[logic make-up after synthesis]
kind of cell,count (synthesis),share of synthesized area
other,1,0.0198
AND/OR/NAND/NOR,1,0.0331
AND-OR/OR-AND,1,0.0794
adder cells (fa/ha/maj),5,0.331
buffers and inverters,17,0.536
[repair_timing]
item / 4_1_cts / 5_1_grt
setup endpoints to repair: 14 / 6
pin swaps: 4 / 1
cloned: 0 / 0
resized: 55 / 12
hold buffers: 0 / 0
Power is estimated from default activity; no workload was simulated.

+++

» Work order: In the listing above, the line containing "resized: 55 / 12" and all lines after it are to be restated word for word.

» Response to the task:
resized: 55 / 12
hold buffers: 0 / 0
Power is estimated from default activity; no workload was simulated.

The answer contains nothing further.